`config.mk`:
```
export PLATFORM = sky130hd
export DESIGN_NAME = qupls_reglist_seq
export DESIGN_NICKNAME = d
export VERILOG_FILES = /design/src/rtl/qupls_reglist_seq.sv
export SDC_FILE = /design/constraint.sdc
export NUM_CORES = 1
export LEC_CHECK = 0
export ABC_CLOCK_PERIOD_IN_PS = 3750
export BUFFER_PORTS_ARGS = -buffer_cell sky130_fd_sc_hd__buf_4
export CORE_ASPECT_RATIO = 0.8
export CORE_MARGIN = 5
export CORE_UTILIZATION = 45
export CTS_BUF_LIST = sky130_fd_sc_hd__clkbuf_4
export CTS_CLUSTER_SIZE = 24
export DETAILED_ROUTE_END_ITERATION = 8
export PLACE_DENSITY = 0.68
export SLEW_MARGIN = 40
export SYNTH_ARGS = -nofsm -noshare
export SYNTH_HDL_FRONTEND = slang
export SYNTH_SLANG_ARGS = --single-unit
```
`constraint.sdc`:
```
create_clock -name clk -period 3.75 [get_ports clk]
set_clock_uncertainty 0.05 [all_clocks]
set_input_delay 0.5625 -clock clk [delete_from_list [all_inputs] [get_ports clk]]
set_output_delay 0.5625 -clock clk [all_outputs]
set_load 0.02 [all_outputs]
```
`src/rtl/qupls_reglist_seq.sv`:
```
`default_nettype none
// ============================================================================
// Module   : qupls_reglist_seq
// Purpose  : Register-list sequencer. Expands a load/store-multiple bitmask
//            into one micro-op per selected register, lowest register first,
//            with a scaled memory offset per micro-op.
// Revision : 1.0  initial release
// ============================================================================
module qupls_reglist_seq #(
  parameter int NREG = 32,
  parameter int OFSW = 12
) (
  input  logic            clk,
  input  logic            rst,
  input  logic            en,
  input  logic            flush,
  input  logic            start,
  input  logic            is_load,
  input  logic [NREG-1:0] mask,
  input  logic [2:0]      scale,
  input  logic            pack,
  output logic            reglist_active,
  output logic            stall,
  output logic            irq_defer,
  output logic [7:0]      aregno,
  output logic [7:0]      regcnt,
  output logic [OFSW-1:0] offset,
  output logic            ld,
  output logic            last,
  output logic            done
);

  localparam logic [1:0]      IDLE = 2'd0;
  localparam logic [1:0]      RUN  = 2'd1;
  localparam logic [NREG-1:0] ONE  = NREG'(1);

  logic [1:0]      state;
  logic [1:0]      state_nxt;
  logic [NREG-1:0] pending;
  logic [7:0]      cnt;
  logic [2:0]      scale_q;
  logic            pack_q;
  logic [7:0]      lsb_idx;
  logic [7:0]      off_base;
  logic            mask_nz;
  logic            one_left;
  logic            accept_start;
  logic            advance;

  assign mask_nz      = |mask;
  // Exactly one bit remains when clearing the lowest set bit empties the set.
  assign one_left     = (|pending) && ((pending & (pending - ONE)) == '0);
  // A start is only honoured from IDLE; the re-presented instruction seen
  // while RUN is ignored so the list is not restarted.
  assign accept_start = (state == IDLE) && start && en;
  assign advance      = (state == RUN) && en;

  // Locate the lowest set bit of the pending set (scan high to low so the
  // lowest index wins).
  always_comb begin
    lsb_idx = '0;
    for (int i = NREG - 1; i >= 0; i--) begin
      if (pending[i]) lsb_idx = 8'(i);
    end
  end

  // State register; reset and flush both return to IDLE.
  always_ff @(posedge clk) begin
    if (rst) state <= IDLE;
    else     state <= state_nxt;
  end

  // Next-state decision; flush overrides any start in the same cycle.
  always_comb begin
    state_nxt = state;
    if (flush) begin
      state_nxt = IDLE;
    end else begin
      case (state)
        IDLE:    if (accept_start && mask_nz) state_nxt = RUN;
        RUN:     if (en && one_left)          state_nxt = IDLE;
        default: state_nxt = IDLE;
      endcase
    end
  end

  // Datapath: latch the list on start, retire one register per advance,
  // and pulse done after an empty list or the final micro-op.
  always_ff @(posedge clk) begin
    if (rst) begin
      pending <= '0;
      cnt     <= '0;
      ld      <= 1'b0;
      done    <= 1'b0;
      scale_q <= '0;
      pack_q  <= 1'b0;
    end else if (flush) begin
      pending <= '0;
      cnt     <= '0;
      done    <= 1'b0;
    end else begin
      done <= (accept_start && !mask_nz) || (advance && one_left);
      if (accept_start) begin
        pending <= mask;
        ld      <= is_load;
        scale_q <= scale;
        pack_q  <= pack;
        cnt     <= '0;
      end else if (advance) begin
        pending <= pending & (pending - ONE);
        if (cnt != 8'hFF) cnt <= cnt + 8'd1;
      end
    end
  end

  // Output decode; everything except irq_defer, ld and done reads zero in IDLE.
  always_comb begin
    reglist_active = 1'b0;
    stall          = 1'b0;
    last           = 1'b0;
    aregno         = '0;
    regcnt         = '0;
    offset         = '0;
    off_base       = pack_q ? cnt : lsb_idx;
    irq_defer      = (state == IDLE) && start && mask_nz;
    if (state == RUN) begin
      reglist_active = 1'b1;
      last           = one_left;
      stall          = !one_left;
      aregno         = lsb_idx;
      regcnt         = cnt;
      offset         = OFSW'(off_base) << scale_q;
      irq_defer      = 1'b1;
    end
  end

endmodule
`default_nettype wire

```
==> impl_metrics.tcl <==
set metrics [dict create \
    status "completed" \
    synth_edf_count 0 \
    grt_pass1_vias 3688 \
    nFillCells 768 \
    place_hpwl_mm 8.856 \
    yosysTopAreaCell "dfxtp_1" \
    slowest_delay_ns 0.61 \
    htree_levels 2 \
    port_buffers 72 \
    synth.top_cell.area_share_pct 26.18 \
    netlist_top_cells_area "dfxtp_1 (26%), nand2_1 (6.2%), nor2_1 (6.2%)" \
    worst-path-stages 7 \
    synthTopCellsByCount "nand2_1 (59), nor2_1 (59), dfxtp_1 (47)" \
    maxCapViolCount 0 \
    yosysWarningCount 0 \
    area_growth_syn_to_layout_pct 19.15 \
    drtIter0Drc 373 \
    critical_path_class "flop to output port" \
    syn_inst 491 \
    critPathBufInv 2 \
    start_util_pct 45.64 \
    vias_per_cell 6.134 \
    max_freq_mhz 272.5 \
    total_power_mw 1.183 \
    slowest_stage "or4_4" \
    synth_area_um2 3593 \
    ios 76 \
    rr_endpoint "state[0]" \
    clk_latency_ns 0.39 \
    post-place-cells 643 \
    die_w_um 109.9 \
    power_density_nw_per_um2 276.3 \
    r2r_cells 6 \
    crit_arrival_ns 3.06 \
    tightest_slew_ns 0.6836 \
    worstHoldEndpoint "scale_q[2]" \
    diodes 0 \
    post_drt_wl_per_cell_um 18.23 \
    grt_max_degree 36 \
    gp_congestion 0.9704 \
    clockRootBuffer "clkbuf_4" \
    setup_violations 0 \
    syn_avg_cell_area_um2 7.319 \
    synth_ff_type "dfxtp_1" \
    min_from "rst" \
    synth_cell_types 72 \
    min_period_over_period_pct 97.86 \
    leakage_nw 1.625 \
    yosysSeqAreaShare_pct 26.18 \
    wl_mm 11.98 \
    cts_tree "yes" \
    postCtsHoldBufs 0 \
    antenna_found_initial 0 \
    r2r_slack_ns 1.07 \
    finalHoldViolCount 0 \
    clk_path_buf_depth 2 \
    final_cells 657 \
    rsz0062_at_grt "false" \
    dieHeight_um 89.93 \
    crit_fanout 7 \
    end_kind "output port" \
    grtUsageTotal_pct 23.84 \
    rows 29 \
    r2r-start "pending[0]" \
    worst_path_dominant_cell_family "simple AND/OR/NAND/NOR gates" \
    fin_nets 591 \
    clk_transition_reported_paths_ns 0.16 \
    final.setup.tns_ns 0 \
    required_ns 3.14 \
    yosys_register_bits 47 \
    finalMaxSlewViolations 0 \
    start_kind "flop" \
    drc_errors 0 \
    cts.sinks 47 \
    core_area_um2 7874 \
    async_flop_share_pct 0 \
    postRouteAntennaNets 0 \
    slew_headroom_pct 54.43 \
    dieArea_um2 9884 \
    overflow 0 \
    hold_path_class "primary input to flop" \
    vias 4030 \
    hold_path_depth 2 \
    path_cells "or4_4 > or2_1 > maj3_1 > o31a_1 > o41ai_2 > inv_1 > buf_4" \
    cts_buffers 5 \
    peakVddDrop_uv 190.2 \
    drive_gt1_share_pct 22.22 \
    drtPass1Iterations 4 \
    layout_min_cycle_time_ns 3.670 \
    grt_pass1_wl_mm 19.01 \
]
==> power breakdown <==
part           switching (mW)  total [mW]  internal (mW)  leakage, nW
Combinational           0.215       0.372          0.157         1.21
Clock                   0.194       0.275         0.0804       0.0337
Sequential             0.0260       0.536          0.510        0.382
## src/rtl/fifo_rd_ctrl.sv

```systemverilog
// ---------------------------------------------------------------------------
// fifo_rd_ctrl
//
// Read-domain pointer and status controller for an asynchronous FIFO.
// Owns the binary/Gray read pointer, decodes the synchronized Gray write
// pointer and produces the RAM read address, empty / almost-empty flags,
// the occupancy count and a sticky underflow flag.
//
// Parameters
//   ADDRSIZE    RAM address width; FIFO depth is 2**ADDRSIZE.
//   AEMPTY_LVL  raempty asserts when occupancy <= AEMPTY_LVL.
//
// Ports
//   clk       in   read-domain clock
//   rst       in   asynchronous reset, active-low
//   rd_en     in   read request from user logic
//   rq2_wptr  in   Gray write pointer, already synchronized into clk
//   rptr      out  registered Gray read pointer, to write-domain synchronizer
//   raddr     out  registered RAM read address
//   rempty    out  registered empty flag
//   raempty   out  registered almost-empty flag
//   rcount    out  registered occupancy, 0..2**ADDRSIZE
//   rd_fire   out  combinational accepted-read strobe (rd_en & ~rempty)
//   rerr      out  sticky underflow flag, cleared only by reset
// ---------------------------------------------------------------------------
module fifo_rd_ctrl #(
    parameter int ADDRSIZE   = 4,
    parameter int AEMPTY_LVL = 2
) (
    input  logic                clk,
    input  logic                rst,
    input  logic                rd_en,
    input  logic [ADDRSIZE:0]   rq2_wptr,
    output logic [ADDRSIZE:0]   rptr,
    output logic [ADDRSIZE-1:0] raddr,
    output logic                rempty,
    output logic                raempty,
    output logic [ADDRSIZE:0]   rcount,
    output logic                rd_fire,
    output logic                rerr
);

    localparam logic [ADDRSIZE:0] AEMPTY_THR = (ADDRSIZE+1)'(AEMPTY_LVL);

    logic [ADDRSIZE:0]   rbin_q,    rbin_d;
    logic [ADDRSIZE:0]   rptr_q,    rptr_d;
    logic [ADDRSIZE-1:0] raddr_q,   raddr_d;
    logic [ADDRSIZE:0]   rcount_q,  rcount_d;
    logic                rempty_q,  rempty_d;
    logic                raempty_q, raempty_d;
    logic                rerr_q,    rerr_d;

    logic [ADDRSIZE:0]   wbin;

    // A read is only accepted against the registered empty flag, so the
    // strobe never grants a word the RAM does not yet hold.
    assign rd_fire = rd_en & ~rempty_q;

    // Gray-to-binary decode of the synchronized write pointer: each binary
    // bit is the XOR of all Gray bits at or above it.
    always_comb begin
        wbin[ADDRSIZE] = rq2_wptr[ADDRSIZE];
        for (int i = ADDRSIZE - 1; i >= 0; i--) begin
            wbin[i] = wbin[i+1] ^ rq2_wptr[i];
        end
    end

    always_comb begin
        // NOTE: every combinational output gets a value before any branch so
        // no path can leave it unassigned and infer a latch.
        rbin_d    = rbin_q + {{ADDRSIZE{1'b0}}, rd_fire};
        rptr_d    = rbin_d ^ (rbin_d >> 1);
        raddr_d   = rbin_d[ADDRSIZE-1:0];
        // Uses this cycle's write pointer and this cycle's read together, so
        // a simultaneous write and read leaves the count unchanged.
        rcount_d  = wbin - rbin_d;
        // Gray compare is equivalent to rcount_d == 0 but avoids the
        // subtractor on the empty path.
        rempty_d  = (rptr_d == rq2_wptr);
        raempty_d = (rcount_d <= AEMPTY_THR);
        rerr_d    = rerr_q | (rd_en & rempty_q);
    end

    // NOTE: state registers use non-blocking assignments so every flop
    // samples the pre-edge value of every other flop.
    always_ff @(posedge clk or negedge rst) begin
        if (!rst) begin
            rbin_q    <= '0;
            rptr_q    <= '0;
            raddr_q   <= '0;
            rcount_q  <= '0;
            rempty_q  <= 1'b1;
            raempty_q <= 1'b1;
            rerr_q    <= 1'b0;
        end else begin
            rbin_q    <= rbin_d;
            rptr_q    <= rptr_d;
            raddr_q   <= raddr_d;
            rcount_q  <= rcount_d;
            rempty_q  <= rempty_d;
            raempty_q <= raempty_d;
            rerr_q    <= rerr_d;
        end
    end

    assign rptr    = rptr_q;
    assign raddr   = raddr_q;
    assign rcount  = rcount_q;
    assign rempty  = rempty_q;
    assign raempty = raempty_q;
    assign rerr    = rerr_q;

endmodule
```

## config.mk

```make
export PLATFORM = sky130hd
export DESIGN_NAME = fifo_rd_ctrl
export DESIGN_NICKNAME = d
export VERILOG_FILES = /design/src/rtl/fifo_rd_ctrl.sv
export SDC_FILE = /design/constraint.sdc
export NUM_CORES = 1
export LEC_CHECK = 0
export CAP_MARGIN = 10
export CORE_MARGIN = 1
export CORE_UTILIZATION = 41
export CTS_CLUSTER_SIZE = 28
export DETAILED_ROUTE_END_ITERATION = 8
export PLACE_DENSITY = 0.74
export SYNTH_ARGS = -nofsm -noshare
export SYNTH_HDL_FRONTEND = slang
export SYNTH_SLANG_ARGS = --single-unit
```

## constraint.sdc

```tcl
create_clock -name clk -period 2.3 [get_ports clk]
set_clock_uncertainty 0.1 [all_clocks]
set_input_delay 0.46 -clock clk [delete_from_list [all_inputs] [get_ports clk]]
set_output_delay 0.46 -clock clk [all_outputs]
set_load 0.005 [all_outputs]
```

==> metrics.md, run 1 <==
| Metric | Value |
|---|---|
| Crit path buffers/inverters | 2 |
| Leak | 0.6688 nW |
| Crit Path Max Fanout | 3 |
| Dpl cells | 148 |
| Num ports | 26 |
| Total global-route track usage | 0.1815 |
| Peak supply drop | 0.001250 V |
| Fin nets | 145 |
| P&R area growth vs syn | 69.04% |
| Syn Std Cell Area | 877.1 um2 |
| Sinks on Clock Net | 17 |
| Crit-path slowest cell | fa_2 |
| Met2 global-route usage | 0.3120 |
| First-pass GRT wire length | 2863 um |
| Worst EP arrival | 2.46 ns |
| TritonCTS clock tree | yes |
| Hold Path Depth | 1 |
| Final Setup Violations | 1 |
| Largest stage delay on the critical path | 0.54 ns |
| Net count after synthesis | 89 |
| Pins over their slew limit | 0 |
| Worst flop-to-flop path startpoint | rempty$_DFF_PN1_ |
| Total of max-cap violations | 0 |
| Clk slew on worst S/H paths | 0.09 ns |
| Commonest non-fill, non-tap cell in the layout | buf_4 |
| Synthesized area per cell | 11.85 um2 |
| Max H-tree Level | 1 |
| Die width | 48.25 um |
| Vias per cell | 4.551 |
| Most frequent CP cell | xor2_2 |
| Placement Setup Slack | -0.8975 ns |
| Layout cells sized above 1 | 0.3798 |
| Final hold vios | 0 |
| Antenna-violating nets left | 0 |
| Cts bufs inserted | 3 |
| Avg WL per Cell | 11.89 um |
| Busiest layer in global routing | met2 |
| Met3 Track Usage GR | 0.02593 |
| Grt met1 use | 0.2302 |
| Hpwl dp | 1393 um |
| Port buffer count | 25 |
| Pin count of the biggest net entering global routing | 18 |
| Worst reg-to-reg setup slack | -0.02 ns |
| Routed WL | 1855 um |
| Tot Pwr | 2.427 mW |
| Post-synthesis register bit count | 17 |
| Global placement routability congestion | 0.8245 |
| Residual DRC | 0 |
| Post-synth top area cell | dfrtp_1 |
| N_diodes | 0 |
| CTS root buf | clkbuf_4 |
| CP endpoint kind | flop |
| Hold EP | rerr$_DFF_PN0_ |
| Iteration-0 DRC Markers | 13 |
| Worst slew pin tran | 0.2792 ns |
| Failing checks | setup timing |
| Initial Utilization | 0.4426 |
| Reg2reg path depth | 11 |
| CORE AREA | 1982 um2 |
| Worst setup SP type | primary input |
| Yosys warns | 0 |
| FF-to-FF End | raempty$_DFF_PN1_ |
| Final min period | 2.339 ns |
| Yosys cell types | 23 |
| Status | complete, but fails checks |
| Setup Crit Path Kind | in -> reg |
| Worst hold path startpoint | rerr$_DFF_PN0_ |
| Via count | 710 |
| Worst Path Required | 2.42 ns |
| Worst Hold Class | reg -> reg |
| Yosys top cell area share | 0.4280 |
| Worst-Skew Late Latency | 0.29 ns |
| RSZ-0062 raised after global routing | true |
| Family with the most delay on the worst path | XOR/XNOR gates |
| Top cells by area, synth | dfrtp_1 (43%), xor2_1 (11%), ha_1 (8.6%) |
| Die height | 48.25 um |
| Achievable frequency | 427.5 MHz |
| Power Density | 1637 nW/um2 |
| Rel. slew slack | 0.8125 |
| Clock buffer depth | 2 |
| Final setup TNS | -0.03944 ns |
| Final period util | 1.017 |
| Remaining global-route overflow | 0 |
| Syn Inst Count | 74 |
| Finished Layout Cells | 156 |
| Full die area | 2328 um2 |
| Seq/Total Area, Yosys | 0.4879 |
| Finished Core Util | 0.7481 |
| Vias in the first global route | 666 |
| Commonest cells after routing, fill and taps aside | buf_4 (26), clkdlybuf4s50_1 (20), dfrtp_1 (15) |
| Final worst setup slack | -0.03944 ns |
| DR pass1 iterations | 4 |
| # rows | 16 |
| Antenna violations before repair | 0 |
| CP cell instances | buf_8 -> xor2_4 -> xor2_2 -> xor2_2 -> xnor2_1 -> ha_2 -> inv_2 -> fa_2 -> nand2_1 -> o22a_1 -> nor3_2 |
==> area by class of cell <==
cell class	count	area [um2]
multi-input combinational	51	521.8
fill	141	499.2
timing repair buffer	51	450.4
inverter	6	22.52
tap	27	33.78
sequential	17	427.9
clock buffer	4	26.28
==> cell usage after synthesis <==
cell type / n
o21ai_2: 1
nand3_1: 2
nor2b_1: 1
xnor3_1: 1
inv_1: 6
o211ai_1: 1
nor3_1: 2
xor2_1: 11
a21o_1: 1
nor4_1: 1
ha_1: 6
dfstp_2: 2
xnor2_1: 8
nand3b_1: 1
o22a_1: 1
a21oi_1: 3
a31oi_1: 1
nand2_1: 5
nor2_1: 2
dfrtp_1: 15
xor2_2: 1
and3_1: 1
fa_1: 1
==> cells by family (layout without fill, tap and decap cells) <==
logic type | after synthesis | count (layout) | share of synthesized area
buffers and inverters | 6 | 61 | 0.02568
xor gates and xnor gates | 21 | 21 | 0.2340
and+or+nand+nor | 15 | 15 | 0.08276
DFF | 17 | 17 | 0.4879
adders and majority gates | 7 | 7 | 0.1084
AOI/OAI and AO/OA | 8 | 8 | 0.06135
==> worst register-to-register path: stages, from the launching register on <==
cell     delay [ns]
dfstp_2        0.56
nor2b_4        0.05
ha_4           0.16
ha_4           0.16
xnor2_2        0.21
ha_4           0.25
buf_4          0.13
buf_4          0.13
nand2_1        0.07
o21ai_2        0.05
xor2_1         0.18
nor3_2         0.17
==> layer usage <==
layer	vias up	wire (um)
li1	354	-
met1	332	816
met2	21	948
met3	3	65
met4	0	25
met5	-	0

▶ [WHAT TO PRODUCE]: Going down the listing above, begin printing at the line with "synth_edf_count 0 \" and finish with the line with "syn_avg_cell_area_um2 7.319 \", exactly as they appear.

▶ [EXERCISE RESPONSE]:
    synth_edf_count 0 \
    grt_pass1_vias 3688 \
    nFillCells 768 \
    place_hpwl_mm 8.856 \
    yosysTopAreaCell "dfxtp_1" \
    slowest_delay_ns 0.61 \
    htree_levels 2 \
    port_buffers 72 \
    synth.top_cell.area_share_pct 26.18 \
    netlist_top_cells_area "dfxtp_1 (26%), nand2_1 (6.2%), nor2_1 (6.2%)" \
    worst-path-stages 7 \
    synthTopCellsByCount "nand2_1 (59), nor2_1 (59), dfxtp_1 (47)" \
    maxCapViolCount 0 \
    yosysWarningCount 0 \
    area_growth_syn_to_layout_pct 19.15 \
    drtIter0Drc 373 \
    critical_path_class "flop to output port" \
    syn_inst 491 \
    critPathBufInv 2 \
    start_util_pct 45.64 \
    vias_per_cell 6.134 \
    max_freq_mhz 272.5 \
    total_power_mw 1.183 \
    slowest_stage "or4_4" \
    synth_area_um2 3593 \
    ios 76 \
    rr_endpoint "state[0]" \
    clk_latency_ns 0.39 \
    post-place-cells 643 \
    die_w_um 109.9 \
    power_density_nw_per_um2 276.3 \
    r2r_cells 6 \
    crit_arrival_ns 3.06 \
    tightest_slew_ns 0.6836 \
    worstHoldEndpoint "scale_q[2]" \
    diodes 0 \
    post_drt_wl_per_cell_um 18.23 \
    grt_max_degree 36 \
    gp_congestion 0.9704 \
    clockRootBuffer "clkbuf_4" \
    setup_violations 0 \
    syn_avg_cell_area_um2 7.319 \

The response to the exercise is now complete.